Audiocraft requires Python 3.9, PyTorch 2.0.0, and a GPU with at least 16 GB of memory (for the medium-sized model). To install Audiocraft, you can run the following:

# Best to make sure you have torch installed first, in particular before installing xformers.
# Don't run this if you already have PyTorch installed.
pip install 'torch>=2.0'
# Then proceed to one of the following
pip install -U audiocraft  # stable release
pip install -U git+https://[email protected]/facebookresearch/audiocraft#egg=audiocraft  # bleeding edge
pip install -e .  # or if you cloned the repo locally

Usage

You can play with MusicGen by running the jupyter notebook at demo.ipynb locally, or use the provided colab notebook. Finally, a demo is also available on the facebook/MusiGen HugginFace Space (huge thanks to all the HF team for their support).

API

We provide a simple API and 4 pre-trained models. The pre trained models are:

small: 300M model, text to music only,
medium: 1.5B model, text to music only,
melody: 1.5B model, text to music and text+melody to music,
large: 3.3B model, text to music only.

We observe the best trade-off between quality and compute with the medium or melody model. In order to use MusicGen locally you must have a GPU. We recommend 16GB of memory, but smaller GPUs will be able to generate short sequences, or longer sequences with the small model.
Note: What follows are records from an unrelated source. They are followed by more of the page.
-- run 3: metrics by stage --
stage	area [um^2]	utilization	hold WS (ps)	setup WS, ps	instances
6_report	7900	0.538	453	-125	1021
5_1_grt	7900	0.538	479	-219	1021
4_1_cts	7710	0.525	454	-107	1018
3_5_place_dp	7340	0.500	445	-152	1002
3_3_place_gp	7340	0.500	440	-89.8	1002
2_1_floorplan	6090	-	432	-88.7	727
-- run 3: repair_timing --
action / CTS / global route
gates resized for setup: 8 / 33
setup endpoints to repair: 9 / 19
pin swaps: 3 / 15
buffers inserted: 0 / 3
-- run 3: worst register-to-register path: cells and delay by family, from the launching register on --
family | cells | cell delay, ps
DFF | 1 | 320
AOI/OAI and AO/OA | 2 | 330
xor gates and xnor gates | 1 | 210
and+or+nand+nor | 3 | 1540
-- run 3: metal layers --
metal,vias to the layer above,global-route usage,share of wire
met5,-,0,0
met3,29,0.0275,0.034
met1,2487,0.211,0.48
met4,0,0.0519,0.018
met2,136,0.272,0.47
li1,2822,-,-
--- config.mk ---
export PLATFORM = sky130hd
export DESIGN_NAME = wb_arbiter
export DESIGN_NICKNAME = d
export VERILOG_FILES = /design/src/rtl/wb_arbiter.sv
export SDC_FILE = /design/constraint.sdc
export NUM_CORES = 1
export LEC_CHECK = 0
export ABC_AREA = 1
export CAP_MARGIN = 5
export CORE_ASPECT_RATIO = 2
export CORE_MARGIN = 8
export CORE_UTILIZATION = 45
export DETAILED_ROUTE_END_ITERATION = 6
export PLACE_DENSITY_LB_ADDON = 0.2
export SETUP_SLACK_MARGIN = 0.3
export SYNTH_ARGS = -nofsm -noshare
export SYNTH_HDL_FRONTEND = slang
export SYNTH_SLANG_ARGS = --single-unit
--- constraint.sdc ---
create_clock -name clk -period 3.8 [get_ports clk]
set_input_delay 1.14 -clock clk [delete_from_list [all_inputs] [get_ports clk]]
set_output_delay 1.14 -clock clk [all_outputs]
set_load 0.05 [all_outputs]
--- src/rtl/wb_arbiter.sv ---
// rtl/wb_arbiter.sv - register file write-port arbiter: pipeline writeback plus queued MDU results
// Optional WB_BYPASS_EN: an MDU result skips the queue when the port and queue are idle.
module wb_arbiter #(
    parameter int ADDRESS_WIDTH = 5,
    parameter int DATA_WIDTH    = 32,
    parameter int DEPTH         = 4,
    parameter int STARVE_LIMIT  = 8
) (
    input  logic                        clk,
    input  logic                        rst_n,
    input  logic                        alu_we,
    input  logic [ADDRESS_WIDTH-1:0]    alu_rd,
    input  logic [DATA_WIDTH-1:0]       alu_wd,
    input  logic                        mdu_valid,
    output logic                        mdu_ready,
    input  logic [ADDRESS_WIDTH-1:0]    mdu_rd,
    input  logic [DATA_WIDTH-1:0]       mdu_wd,
    output logic [ADDRESS_WIDTH-1:0]    AD3,
    output logic [DATA_WIDTH-1:0]       WD3,
    output logic                        WE3,
    output logic [2**ADDRESS_WIDTH-1:0] busy_mask,
    output logic                        stall_req,
    output logic                        err_drop
);

    localparam int PTR_W = $clog2(DEPTH);
    localparam int CNT_W = $clog2(DEPTH + 1);
    localparam int STV_W = $clog2(STARVE_LIMIT + 1);

    logic [ADDRESS_WIDTH-1:0] fifo_rd [DEPTH];
    logic [DATA_WIDTH-1:0]    fifo_wd [DEPTH];
    logic [PTR_W-1:0]         rd_ptr;
    logic [PTR_W-1:0]         wr_ptr;
    logic [PTR_W-1:0]         slot;
    logic [CNT_W-1:0]         count;
    logic [STV_W-1:0]         starve_cnt;

    logic fifo_empty;
    logic alu_write;
    logic mdu_xfer;
    logic bypass;
    logic push;
    logic pop;

    assign fifo_empty = (count == '0);
    assign mdu_ready  = rst_n && (count < CNT_W'(DEPTH));
    assign stall_req  = (starve_cnt == STV_W'(STARVE_LIMIT));
    assign alu_write  = alu_we && (alu_rd != '0);
    assign mdu_xfer   = mdu_valid && mdu_ready;

`ifdef WB_BYPASS_EN
    assign bypass = mdu_xfer && fifo_empty && !alu_write && !stall_req;
`else
    assign bypass = 1'b0;
`endif

    // stall_req only rises with a non-empty queue, so a stall always has a head to pop
    assign pop  = stall_req || (!alu_write && !fifo_empty);
    assign push = mdu_xfer && (mdu_rd != '0) && !bypass;

    always_ff @(posedge clk) begin
        if (push) begin
            fifo_rd[wr_ptr] <= mdu_rd;
            fifo_wd[wr_ptr] <= mdu_wd;
        end
    end

    always_ff @(posedge clk or negedge rst_n) begin
        if (!rst_n) begin
            rd_ptr     <= '0;
            wr_ptr     <= '0;
            count      <= '0;
            starve_cnt <= '0;
            err_drop   <= 1'b0;
        end else begin
            if (push) wr_ptr <= wr_ptr + 1'b1;
            if (pop)  rd_ptr <= rd_ptr + 1'b1;
            case ({push, pop})
                2'b10:   count <= count + 1'b1;
                2'b01:   count <= count - 1'b1;
                default: count <= count;
            endcase
            if (fifo_empty || pop)
                starve_cnt <= '0;
            else if (!stall_req)
                starve_cnt <= starve_cnt + 1'b1;
            if (alu_write && stall_req)
                err_drop <= 1'b1;
        end
    end

    always_ff @(posedge clk or negedge rst_n) begin
        if (!rst_n) begin
            AD3 <= '0;
            WD3 <= '0;
            WE3 <= 1'b0;
        end else if (pop) begin
            AD3 <= fifo_rd[rd_ptr];
            WD3 <= fifo_wd[rd_ptr];
            WE3 <= 1'b1;
        end else if (alu_write) begin
            AD3 <= alu_rd;
            WD3 <= alu_wd;
            WE3 <= 1'b1;
        end else if (bypass && (mdu_rd != '0)) begin
            AD3 <= mdu_rd;
            WD3 <= mdu_wd;
            WE3 <= 1'b1;
        end else begin
            WE3 <= 1'b0;
        end
    end

    // Walk the occupied slots starting at the head; entries leave as soon as they are popped
    always_comb begin
        busy_mask = '0;
        slot      = '0;
        for (int k = 0; k < DEPTH; k++) begin
            slot = rd_ptr + PTR_W'(k);
            if (CNT_W'(k) < count)
                busy_mask[fifo_rd[slot]] = 1'b1;
        end
        busy_mask[0] = 1'b0;
    end

endmodule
See after a quick example for using the API.

import torchaudio
from audiocraft.models import MusicGen
from audiocraft.data.audio import audio_write

model = MusicGen.get_pretrained('melody')
model.set_generation_params(duration=8)  # generate 8 seconds.
wav = model.generate_unconditional(4)    # generates 4 unconditional audio samples
descriptions = ['happy rock', 'energetic EDM', 'sad jazz']
wav = model.generate(descriptions)  # generates 3 samples.

melody, sr = torchaudio.load('./assets/bach.mp3')
# generates using the melody from the given audio and the provided descriptions.
wav = model.generate_with_chroma(descriptions, melody[None].expand(3, -1, -1), sr)

for idx, one_wav in enumerate(wav):
    # Will save under {idx}.wav, with loudness normalization at -14 db LUFS.
    audio_write(f'{idx}', one_wav, model.sample_rate, strategy="loudness")

Model Card

See the model card page.

FAQ

Will the training code be released?

Yes. We will soon release the training code for MusicLM and EnCodec.

Citation

bib here

License

The code in this repository is released under the MIT license as found in the LICENSE file.
The weights in this repository are released under the CC-BY-NC 4.0 license as found in the LICENSE_weights file.